Latest News Wed, Jul 20, 2022 5:40 AM
As the Conservative leadership election draws closer to the final two, solving the housing crisis has grown in popularity as a talking point.
Yet where candidates are getting some elements correct and reinforcing existing proposals, they should be challenged for putting votes before the national interest.
The welcomed support of local design codes will deliver much needed certainty to the planning process but the understanding of placemaking appears to be absent.
“Penny Mordaunt is correct to take a more nuanced line and ‘champion a brownfield building boom’ to ‘build up not out’, rather than simply ‘brownfield first’ but the brownfield obsession creates a new problem, namely where do the jobs, amenities, services go now that we’ve used the land they’re typically built on?” asked Rico Wojtulewicz, Head of housing and planning policy for the NFB.
“Building on brownfield rich Bradford also doesn’t help in brownfield limited Barnstaple.
“Once we build out brownfield, creating higher populations in the process and removing the land that non-housing needs are used for, people will be required to travel further to newly built infrastructure outside their communities, on green sites. This means infrastructure still doesn’t deliver properly and any greenfield loss is short term, perhaps limited to one political cycle. Handy that.

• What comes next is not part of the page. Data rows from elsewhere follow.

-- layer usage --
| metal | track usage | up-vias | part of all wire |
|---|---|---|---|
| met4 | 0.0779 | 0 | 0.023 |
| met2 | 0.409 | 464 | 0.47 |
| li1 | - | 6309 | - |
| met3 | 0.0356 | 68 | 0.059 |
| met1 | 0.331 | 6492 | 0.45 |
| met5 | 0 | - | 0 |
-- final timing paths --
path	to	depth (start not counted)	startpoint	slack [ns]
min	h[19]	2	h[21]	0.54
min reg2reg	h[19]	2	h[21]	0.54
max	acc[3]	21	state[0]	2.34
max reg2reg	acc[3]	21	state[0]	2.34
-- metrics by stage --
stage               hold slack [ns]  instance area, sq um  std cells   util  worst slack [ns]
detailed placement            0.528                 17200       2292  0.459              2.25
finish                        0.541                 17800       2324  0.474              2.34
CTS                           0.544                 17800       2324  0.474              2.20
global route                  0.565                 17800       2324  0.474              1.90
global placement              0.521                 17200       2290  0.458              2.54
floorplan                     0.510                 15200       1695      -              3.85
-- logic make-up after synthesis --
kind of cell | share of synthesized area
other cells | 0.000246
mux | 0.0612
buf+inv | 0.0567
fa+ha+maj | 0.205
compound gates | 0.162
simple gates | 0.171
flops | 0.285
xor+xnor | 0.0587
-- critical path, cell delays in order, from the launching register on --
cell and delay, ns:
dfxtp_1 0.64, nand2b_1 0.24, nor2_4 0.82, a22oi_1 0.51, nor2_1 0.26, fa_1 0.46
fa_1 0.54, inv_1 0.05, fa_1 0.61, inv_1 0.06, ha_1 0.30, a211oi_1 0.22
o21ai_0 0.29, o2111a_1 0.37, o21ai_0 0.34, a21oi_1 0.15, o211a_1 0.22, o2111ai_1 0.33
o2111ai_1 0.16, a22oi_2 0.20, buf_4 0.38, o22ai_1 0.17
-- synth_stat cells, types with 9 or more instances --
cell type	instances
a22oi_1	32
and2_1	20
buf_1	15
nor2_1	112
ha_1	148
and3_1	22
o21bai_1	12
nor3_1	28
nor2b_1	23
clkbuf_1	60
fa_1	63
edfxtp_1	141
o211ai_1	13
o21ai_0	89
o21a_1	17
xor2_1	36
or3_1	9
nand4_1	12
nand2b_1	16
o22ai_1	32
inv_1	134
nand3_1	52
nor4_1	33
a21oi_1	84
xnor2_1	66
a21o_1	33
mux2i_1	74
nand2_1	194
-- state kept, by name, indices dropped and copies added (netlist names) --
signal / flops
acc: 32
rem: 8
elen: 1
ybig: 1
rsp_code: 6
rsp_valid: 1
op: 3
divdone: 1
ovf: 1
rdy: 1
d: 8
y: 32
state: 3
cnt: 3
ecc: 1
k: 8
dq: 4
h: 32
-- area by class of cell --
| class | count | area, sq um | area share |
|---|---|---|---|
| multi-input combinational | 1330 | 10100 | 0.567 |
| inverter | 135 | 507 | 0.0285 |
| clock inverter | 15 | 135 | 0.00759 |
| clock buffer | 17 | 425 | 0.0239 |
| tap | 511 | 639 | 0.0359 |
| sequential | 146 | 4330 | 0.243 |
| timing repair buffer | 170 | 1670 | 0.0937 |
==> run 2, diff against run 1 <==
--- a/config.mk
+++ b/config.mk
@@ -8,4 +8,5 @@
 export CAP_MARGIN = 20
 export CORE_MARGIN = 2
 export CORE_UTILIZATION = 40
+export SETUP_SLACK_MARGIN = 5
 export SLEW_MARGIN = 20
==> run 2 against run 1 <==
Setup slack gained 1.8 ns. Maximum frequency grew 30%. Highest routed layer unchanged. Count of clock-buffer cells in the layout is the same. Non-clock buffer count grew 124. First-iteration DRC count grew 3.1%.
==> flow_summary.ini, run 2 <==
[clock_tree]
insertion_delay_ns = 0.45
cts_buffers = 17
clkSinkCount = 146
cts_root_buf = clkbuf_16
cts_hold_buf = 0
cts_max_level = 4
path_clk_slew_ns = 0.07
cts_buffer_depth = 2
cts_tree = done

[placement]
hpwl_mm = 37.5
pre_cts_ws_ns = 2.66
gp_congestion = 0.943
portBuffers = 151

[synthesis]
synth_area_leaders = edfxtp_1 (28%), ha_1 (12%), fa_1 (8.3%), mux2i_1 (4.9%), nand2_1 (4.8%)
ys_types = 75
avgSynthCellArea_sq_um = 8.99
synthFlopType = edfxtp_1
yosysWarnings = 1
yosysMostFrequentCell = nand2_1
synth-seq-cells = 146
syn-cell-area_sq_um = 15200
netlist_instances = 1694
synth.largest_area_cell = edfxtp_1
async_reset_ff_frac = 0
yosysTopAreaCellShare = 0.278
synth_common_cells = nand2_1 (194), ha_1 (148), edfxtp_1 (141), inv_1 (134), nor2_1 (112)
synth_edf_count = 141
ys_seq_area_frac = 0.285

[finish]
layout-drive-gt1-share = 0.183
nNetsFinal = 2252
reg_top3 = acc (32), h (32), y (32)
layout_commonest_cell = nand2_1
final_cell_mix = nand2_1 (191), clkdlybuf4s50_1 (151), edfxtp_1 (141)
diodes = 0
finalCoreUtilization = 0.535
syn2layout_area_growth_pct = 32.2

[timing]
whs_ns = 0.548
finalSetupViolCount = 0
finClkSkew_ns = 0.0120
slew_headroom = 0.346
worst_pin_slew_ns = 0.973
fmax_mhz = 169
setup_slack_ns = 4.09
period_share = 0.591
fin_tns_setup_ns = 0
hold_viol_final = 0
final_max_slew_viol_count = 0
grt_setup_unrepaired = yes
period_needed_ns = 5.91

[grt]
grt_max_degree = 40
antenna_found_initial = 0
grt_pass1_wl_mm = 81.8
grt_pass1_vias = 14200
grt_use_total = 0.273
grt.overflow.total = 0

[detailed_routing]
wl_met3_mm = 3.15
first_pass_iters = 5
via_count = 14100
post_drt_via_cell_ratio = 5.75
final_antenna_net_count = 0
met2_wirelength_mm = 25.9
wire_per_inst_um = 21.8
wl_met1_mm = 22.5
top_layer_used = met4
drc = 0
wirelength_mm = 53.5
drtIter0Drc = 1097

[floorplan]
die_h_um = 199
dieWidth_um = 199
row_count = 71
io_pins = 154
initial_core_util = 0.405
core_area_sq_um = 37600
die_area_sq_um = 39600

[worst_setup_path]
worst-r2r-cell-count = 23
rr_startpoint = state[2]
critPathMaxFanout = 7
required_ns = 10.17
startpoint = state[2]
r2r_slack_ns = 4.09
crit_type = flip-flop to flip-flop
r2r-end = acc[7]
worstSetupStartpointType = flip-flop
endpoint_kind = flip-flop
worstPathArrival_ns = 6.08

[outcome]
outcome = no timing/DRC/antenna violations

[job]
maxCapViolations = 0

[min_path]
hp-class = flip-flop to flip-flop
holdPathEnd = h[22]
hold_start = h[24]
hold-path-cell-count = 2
Background: an optimization exercise with open tools, aiming at small area, a short achievable clock period and few clock cycles. Do not read the settings as production practice. Function was checked by simulation only, so behaviour that the tests miss may differ from the original.

// st_unit
module st_unit (
    input             clk,
    input             rst,
    input             cmd_valid,
    output reg        cmd_ready,
    input      [1:0]  cmd_op,
    input      [2:0]  cmd_sel,
    input      [31:0] cmd_x,
    input      [31:0] cmd_n,
    input      [47:0] cmd_mean,
    input      [63:0] cmd_m2,
    output reg        rsp_valid,
    output reg [31:0] rsp_n,
    output reg [47:0] rsp_mean,
    output reg [63:0] rsp_m2,
    output     [63:0] rsp_std,
    output reg        rsp_sat
);
Size in the first run: ~9800 cells after synthesis, about 1700 flip-flops, about 400 I/O pins.
Settings: LEC_CHECK=0, ABC_CLOCK_PERIOD_IN_PS=6000, CAP_MARGIN=20, CORE_MARGIN=2, CORE_UTILIZATION=60, SETUP_SLACK_MARGIN=3, SLEW_MARGIN=20; clock period 11.0 ns.
run.sh (not shown) runs the stock make flow with config.mk's settings and CLKGATE_MAP_FILE= SYNTH_SCRIPT=/design/flow/synth_recipe.tcl, a recipe that flattens the netlist after the stock synthesis.
The baseline completed with no timing, DRC or antenna violations.
Testbench counts at the start, summed over its fixed seeds: cycles 27,761.
Source: an optimization exercise on an open RTL-to-GDS flow (aim: small area, a short achievable clock period and few clock cycles per item). Production flows keep margins and buffers that such runs may drop.
At most, simulation tests tie the RTL to the original design; equivalence was not proved.
Power figures rest on the tool's default switching activity, not on a simulated workload.

==> flow/design.v <==
module tone_divisor_search (
    input  wire        clk,
    input  wire        rst,       
    input  wire        start,
    input  wire [31:0] hz,        
    output wire        ready,
    output reg         done,
    output wire [7:0]  div,       
    output wire [15:0] cmp,       
    output wire [33:0] err        
);
    localparam [25:0] N    = 26'd42000000;
    localparam [26:0] HALF = 27'd21000000;
    localparam [1:0] P_DIV = 2'd0, P_RND = 2'd1, P_NEG = 2'd2, P_SHF = 2'd3;
    reg        busy;
    reg [1:0]  ph;
    reg        big;       
    reg [4:0]  cnt;       
    reg [31:0] hzr;
    reg [33:0] R;         
    reg [15:0] X;         
    reg [1:0]  K;         
    assign ready = ~busy;
    assign div   = {K == 2'd3, 1'b0, K == 2'd2, 1'b0, K == 2'd1, 1'b0, K == 2'd0, 1'b0};
    assign cmp   = X;
    assign err   = {R[33:1], 1'b0};
    wire t10 = |hz[31:10];
    wire t12 = |hz[31:12];
    wire t13 = |hz[31:13];
    wire t14 = |hz[31:14];
    wire t15 = |hz[31:15];
    wire t18 = |hz[31:18];
    wire tiny_in = (hz[31:4] == 28'd0) && (hz[3:0] <= 4'd10);
    wire big_in  = (hz > 32'd21000000);
    reg [26:0] r_in;
    reg [4:0]  c_in;      
    always @(*) begin
        if (big_in)   begin r_in = HALF;               c_in = 5'd1;  end
        else if (t18) begin r_in = {1'b0, N >> 8};     c_in = 5'd7;  end
        else if (t15) begin r_in = {1'b0, N >> 11};    c_in = 5'd10; end
        else if (t14) begin r_in = {1'b0, N >> 12};    c_in = 5'd11; end
        else if (t13) begin r_in = {1'b0, N >> 13};    c_in = 5'd12; end
        else if (t12) begin r_in = {1'b0, N >> 14};    c_in = 5'd13; end
        else if (t10) begin r_in = {1'b0, N >> 16};    c_in = 5'd15; end
        else          begin r_in = {1'b0, N >> 22};    c_in = 5'd21; end
    end
    wire [3:0]  t_hi   = 4'd10 - hz[3:0];
    wire [9:0]  t_lo   = 10'd890 + {6'd0, hz[3:0]};
    wire [33:0] r_tiny = {7'd0, t_hi, 6'd0, t_lo, 7'd0};
    wire [1:0] k = (hzr >= 32'd641) ? 2'd0 : (hzr >= 32'd161) ? 2'd1 :
                   (hzr >= 32'd41)  ? 2'd2 : 2'd3;
    wire        neg   = (ph == P_NEG);
    wire        nbit  = (ph == P_DIV) & N[cnt];
    wire [26:0] A     = neg ? ~R[26:0] : {R[25:0], nbit};
    wire [26:0] Bx    = hzr[26:0] ^ {27{~neg}};
    wire        cin   = neg ? big : (ph == P_DIV);
    wire [27:0] S     = {1'b0, A} + {1'b0, Bx} + {27'd0, cin};
    wire        co    = S[27];
    wire        take  = neg | ((ph == P_DIV || ph == P_RND) & co);
    wire [26:0] r_lo  = take ? S[26:0] : A;
    wire [4:0]  hi5   = hzr[31:27] - {4'd0, ~co};
    wire [6:0]  r_hi  = (ph == P_SHF) ? R[32:26] : (neg & big) ? {2'b0, hi5} : 7'd0;
    wire [15:0] x_inc = X + 16'd1;
    always @(posedge clk) begin
        if (rst) begin
            busy <= 1'b0;
            done <= 1'b0;
        end else begin
            done <= 1'b0;
            if (!busy) begin
                if (start) begin
                    hzr <= hz;
                    big <= big_in;
                    R   <= tiny_in ? r_tiny : {7'd0, r_in};
                    X   <= tiny_in ? 16'hFFFF : big_in ? 16'd2 : 16'd0;
                    cnt <= c_in;
                    ph  <= big_in ? P_NEG : P_DIV;
                    if (tiny_in) begin
                        K    <= 2'd3;
                        done <= 1'b1;
                    end else begin
                        busy <= 1'b1;
                    end
                end
            end else begin
                R <= {r_hi, r_lo};
                case (ph)
                    P_DIV: begin
                        X   <= {X[14:0], co};
                        cnt <= cnt - 5'd1;
                        if (cnt == {2'd0, k, 1'b0}) ph <= P_RND;
                    end
                    P_RND, P_NEG: begin
                        if (ph == P_RND && co) X <= x_inc;
                        K <= k;
                        if (ph == P_RND && co) begin
                            ph <= P_NEG;
                        end else if (k == 2'd0 && !big) begin
                            busy <= 1'b0;
                            done <= 1'b1;
                        end else begin
                            ph <= P_SHF;
                        end
                    end
                    default: begin
                        cnt <= cnt - 5'd1;
                        if (cnt == 5'd0) begin
                            busy <= 1'b0;
                            done <= 1'b1;
                        end
                    end
                endcase
            end
        end
    end
endmodule
clock: 10.0 ns
lec_check: 0
cap_margin: 20
core_margin: 2
core_utilization: 40
place_density: 0.6
slew_margin: 20
standard.sh (not shown) runs the stock make flow with config.mk's settings and CLKGATE_MAP_FILE= SYNTH_SCRIPT=/design/flow/synth_recipe.tcl, a recipe that flattens the netlist after the stock synthesis.
==> flow/flow/run.sh <==
#!/bin/bash
# Standard ORFS layout (the standard.sh), with a larger setup-slack
# target for timing repair and buf_2 cells as the port buffers.
set -euo pipefail
export SETUP_SLACK_MARGIN=5.5
export BUFFER_PORTS_ARGS="-buffer_cell sky130_fd_sc_hd__buf_2"
bash standard.sh > standard.log 2>&1
Edit:
==> flow/run.sh (new file) <==
#!/bin/bash
# synth_recipe.tcl (not shown) runs the flow's synth.tcl, then flattens the netlist and writes it again
# the make line also repeats each setting of config.mk as NAME=value (left out here)
make -C /OpenROAD-flow-scripts/flow DESIGN_CONFIG=/design/flow/config.mk WORK_HOME=/design/flow/orfs CLKGATE_MAP_FILE= SYNTH_SCRIPT=/design/flow/synth_recipe.tcl finish
- SETUP_SLACK_MARGIN: unset -> 5
removed: flow/flow/run.sh
removed: flow/standard.sh
Via count decreases by 2.7%.
Design area rose by 3.9%.
Synthesized area stays the same.
Function was not checked in any run of this note: the RTL went through the layout flow alone.

* * *

Another version of the RTL of tone_divisor_search (not shown whole).
Size: about 92 flip-flops, ~95 I/O pins, ~6700 µm² of cells after synthesis.
## tone_divisor_search
module tone_divisor_search (
    input  wire        clk,
    input  wire        rst,       
    input  wire        start,
    input  wire [31:0] hz,        
    output wire        ready,
    output reg         done,
    output wire [7:0]  div,       
    output wire [15:0] cmp,       
    output wire [33:0] err        
);
Settings: LEC_CHECK=0, CAP_MARGIN=20, CORE_MARGIN=2, CORE_UTILIZATION=40, CTS_BUF_LIST=sky130_fd_sc_hd__clkbuf_4 sky130_fd_sc_hd__clkbuf_8, PLACE_DENSITY=0.6, SLEW_MARGIN=20, TNS_END_PERCENT=0; clock period 10.0 ns.
==> flow/flow/run.sh <==
#!/bin/bash
# Standard ORFS layout (the standard.sh), with a larger setup-slack
# target for timing repair and buf_2 cells as the port buffers.
set -euo pipefail
export SETUP_SLACK_MARGIN=6.5
export BUFFER_PORTS_ARGS="-buffer_cell sky130_fd_sc_hd__buf_2"
bash standard.sh > standard.log 2>&1
Testbench counts at the start, summed over its fixed seeds: cycles 19,890, items 1,280.
==> next run, changes <==
CTS_BUF_LIST = unset   (was sky130_fd_sc_hd__clkbuf_4 sky130_fd_sc_hd__clkbuf_8)
=> Final cell count climbs by 0.39%. Area after synthesis is unchanged. Via count stays flat.
==> next run, changes <==
--- a/flow/flow/run.sh
+++ b/flow/flow/run.sh
@@ -4,3 +4,3 @@
 set -euo pipefail
-export SETUP_SLACK_MARGIN=6.5
+export SETUP_SLACK_MARGIN=6.8
 export BUFFER_PORTS_ARGS="-buffer_cell sky130_fd_sc_hd__buf_2"
CTS_BUF_LIST = sky130_fd_sc_hd__clkbuf_8   (was unset)
=>
- cell area climbs by 6.3%
- routed wire length climbs by 8.8%
- global-route usage climbs by 0.96 points
- worst setup slack gets better by 0.21 ns
- non-clock buffer count climbs by 15
- sequential share of layout area drops by 1.6 points
- area after synthesis is unchanged
- die area stays the same
- fmax climbs by 6.3%
- combinational power climbs by 21%
==> next run, changes <==
--- a/flow/flow/run.sh
+++ b/flow/flow/run.sh
@@ -4,3 +4,3 @@
 set -euo pipefail
-export SETUP_SLACK_MARGIN=6.8
+export SETUP_SLACK_MARGIN=6.6
 export BUFFER_PORTS_ARGS="-buffer_cell sky130_fd_sc_hd__buf_2"
CORE_UTILIZATION = 50   (was 40)
What happened: Total power came out lower by a few percent; routed wire length shrinks by a few percent; cell area drops by a few percent; via count falls slightly; synthesized area stays the same; non-clock buffer count goes down by 4.

==> afterwards: timing with drivers on the ports <==
No port has a modelled driver above. Below, the same layouts with a new extraction and two added sets of constraints. Step 1, drivers: a clkbuf_16 drives clk and a buf_2 each remaining input, both assumed. Step 2, shift: input delay + t, output delay - t, t = (earliest + latest rising clock arrival at the registers) / 2. This alone moves slack from input paths to output paths. Slacks: no drivers / after step 1 / after step 2; pairs: no drivers / after step 1.
| run | t, ns | setup WS [ns] | worst setup path at the end | slew at the worst register clock pin (ns) | worst slew at a driven data input, ns |
|---|---|---|---|---|---|
| the first run of note 1 | 0.398 | 5.653 / 5.673 / 5.276 | input to register | 0.07 / 0.07 | 0.06 |
| the second run of note 1 | 0.396 | 5.169 / 5.193 / 4.797 | input to register | 0.07 / 0.07 | 0.04 |
| the first run of note 2 | 0.421 | 6.462 / 6.481 / 6.060 | input to register | 0.10 / 0.10 | 0.03 |
| the second run of note 2 | 0.397 | 6.473 / 6.490 / 6.093 | input to register | 0.07 / 0.07 | 0.03 |
| the third run of note 2 | 0.423 | 6.681 / 6.681 / 6.282 | input to register | 0.10 / 0.10 | 0.04 |
| the fourth run of note 2 | 0.420 | 6.550 / 6.550 / 6.164 | input to register | 0.10 / 0.10 | 0.03 |
After both steps setup and hold are still met in every run listed. The setup slack of the first run of note 2, which loses most, moves by +0.019 ns with the drivers and by -0.402 ns with both steps.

“And this short termism is extending to other parts of the debate, such as the criticism of central housing targets. Central targets and their toothless penalties for not meeting them exist because councils weren’t building enough and were allocating impossible to deliver sites. Since their introduction, housing numbers have increased considerably, something this Government constantly champion as their success, planners have been able to justify their position against party political planning decisions and smaller sites within communities have been given a greater mechanism.
“Removing central targets and the Housing Delivery Test (the policy that identified which councils face penalties) simply removes the accountability that councils have in meeting housing demand and robust land allocations. How else can we ensure that the most unaffordable areas, such as the South East and London where more than forty percent of councils are not meeting their minimum housing targets, actually build enough homes?
“An alternative of incentivising development has been proposed but historically this has failed. The ‘New Homes Bonus’, a grant given when councils build more homes is one such example and councils barely discussed it. When one HBA member proposed a site hoarding identifying that their development would increase funding from central government because of this bonus, his council asked them to drop the idea.
“Not even the incentive of ‘building beautiful’ works, as Price Charles found out in Kent, where his proposal of a new Poundbury styled development was roundly opposed by locals. Small builders have been making this point since the ‘Building Better, Building Beautiful Commission’ was launched, as they already built beautiful, yet only deliver nine percent of market share.
“Others continue to criticise land banking, ignoring that this land is a pipeline and based on allocations that councils make. And to date, politicians have completely disregarded that councils are some of the biggest landowners in England and have great access to lending yet build very few of their own homes. Are they not the true landbankers?
“So far, no candidate, apart from Sajid Javid, has shown they understand the housing crisis, what land banking is, or recognised the planning process’s role in supply and the cost of living crisis. When Robert Jenrick was housing secretary the uncomfortable conversations about solving this desperate situation were being had but since his ambition got him sacked, the opposition, Government and now Conservative candidates for PM continue to prove that winning votes is much more important than solving a national crisis of war time proportion.
“We should therefore expect the housing crisis and cost of living crisis which accompanies it to endure.”